*** Block opens ***

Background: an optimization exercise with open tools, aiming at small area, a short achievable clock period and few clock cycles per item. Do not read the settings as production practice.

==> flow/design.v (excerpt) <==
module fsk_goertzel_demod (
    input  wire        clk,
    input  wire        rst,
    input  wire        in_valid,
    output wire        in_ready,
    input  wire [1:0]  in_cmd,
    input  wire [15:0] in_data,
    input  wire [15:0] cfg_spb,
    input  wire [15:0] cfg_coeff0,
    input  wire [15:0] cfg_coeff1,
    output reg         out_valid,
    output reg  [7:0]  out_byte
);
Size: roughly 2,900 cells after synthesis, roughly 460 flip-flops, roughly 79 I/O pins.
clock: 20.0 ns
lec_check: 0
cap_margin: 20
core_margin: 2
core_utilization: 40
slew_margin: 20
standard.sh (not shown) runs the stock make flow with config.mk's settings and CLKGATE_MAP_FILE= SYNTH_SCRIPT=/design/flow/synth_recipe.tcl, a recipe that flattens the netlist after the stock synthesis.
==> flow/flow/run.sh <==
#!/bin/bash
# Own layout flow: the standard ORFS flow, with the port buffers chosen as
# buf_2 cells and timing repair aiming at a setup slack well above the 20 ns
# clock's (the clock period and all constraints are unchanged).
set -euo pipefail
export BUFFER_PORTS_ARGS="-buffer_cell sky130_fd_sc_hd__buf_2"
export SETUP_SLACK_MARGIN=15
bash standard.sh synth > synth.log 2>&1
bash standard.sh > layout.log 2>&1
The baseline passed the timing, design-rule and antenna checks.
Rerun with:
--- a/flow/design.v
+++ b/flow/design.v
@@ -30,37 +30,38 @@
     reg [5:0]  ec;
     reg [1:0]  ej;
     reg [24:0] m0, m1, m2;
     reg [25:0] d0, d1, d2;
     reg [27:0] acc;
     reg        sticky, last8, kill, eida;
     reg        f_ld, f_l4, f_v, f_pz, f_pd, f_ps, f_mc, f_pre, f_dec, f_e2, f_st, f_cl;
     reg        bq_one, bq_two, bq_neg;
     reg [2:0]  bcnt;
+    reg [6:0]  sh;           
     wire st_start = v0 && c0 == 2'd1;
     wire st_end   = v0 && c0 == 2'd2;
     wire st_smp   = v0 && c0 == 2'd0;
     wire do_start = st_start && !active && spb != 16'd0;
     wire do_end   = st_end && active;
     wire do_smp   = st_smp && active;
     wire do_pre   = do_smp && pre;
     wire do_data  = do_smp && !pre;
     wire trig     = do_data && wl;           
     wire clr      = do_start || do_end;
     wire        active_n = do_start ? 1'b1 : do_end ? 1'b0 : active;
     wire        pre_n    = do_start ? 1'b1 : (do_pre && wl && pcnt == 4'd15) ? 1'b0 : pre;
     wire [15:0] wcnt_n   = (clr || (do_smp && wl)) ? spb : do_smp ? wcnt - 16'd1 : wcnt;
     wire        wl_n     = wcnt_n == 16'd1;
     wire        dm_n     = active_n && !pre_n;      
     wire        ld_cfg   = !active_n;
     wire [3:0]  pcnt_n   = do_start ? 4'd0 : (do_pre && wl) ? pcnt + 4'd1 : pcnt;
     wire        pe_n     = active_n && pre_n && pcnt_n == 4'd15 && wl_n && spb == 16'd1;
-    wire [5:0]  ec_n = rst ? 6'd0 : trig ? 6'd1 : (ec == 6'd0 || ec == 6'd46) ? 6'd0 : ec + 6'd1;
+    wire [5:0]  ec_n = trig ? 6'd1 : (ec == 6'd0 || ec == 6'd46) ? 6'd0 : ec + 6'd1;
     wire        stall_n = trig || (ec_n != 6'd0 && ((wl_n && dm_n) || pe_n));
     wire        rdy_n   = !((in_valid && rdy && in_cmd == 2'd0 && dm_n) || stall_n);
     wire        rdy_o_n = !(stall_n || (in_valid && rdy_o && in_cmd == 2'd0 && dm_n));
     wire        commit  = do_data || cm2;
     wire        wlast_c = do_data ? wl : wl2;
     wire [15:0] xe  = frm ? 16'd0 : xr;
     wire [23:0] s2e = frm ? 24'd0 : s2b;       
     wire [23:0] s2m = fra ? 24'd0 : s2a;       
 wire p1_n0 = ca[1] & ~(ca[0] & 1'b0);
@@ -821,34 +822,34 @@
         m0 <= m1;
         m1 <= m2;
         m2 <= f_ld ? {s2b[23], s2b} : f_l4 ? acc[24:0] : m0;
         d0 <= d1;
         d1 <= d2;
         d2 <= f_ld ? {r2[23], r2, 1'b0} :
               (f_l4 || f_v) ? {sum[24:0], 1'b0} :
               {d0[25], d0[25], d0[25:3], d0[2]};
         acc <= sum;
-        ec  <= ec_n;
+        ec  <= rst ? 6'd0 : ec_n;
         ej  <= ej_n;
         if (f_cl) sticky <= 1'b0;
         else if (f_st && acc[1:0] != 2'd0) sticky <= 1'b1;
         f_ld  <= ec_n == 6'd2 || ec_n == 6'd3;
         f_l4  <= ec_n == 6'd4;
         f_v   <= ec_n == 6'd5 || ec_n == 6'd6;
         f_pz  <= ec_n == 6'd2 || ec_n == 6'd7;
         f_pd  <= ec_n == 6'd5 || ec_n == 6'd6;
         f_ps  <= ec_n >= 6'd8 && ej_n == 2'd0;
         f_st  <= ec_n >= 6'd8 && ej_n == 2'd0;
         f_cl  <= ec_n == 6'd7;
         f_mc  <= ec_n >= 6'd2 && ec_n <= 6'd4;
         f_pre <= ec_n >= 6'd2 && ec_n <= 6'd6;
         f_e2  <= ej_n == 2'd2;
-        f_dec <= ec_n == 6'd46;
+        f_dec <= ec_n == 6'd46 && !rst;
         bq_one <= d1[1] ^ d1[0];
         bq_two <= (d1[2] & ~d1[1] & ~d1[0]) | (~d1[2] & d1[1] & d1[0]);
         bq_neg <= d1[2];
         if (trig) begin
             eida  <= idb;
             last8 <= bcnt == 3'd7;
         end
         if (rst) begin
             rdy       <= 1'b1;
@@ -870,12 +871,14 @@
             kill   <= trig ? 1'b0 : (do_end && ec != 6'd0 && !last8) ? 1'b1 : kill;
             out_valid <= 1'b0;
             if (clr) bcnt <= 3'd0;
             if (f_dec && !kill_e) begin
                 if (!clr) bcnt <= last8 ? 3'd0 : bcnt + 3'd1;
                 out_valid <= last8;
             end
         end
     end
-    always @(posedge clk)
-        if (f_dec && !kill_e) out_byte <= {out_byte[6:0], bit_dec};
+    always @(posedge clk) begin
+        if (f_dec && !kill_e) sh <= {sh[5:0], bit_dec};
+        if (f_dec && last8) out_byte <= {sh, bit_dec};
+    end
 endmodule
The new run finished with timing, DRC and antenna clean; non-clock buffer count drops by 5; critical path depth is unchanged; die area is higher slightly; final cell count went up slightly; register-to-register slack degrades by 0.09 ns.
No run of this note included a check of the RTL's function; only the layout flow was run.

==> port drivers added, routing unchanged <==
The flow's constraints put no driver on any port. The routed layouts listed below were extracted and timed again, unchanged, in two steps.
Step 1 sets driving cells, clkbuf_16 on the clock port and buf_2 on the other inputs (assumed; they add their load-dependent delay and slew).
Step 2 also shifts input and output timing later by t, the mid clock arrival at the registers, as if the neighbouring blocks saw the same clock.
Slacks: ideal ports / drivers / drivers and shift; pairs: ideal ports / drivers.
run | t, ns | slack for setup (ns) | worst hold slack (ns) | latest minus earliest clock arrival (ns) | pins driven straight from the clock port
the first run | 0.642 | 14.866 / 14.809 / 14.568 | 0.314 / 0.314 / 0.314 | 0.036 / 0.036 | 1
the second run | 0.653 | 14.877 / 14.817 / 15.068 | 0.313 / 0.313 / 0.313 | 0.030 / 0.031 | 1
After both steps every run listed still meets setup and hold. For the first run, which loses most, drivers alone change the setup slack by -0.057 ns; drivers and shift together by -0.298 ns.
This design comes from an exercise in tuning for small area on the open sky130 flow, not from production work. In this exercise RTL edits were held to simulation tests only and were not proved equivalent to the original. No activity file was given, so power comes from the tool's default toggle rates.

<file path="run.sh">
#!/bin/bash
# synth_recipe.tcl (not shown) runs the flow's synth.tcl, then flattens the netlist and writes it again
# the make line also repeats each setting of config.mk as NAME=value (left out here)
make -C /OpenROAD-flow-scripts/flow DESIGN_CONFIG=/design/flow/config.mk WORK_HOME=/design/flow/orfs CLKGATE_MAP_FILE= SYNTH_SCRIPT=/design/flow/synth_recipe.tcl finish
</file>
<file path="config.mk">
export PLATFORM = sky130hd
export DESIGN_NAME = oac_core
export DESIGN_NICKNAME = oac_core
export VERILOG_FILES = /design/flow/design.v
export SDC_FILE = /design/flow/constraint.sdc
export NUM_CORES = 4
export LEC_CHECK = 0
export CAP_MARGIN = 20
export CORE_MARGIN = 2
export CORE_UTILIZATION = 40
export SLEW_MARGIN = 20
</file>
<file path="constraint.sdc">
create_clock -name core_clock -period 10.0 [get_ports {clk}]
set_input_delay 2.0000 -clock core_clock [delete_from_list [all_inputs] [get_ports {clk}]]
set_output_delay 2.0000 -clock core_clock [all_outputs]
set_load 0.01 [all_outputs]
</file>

*** Block closes ***

> [To do]: Print exactly the lines of the listing above starting at the line containing "bq_neg <= d1[2];" and ending at the line containing "if (clr) bcnt <= 3'd0;", both included.

> [Response box]:
         bq_neg <= d1[2];
         if (trig) begin
             eida  <= idb;
             last8 <= bcnt == 3'd7;
         end
         if (rst) begin
             rdy       <= 1'b1;
@@ -870,12 +871,14 @@
             kill   <= trig ? 1'b0 : (do_end && ec != 6'd0 && !last8) ? 1'b1 : kill;
             out_valid <= 1'b0;
             if (clr) bcnt <= 3'd0;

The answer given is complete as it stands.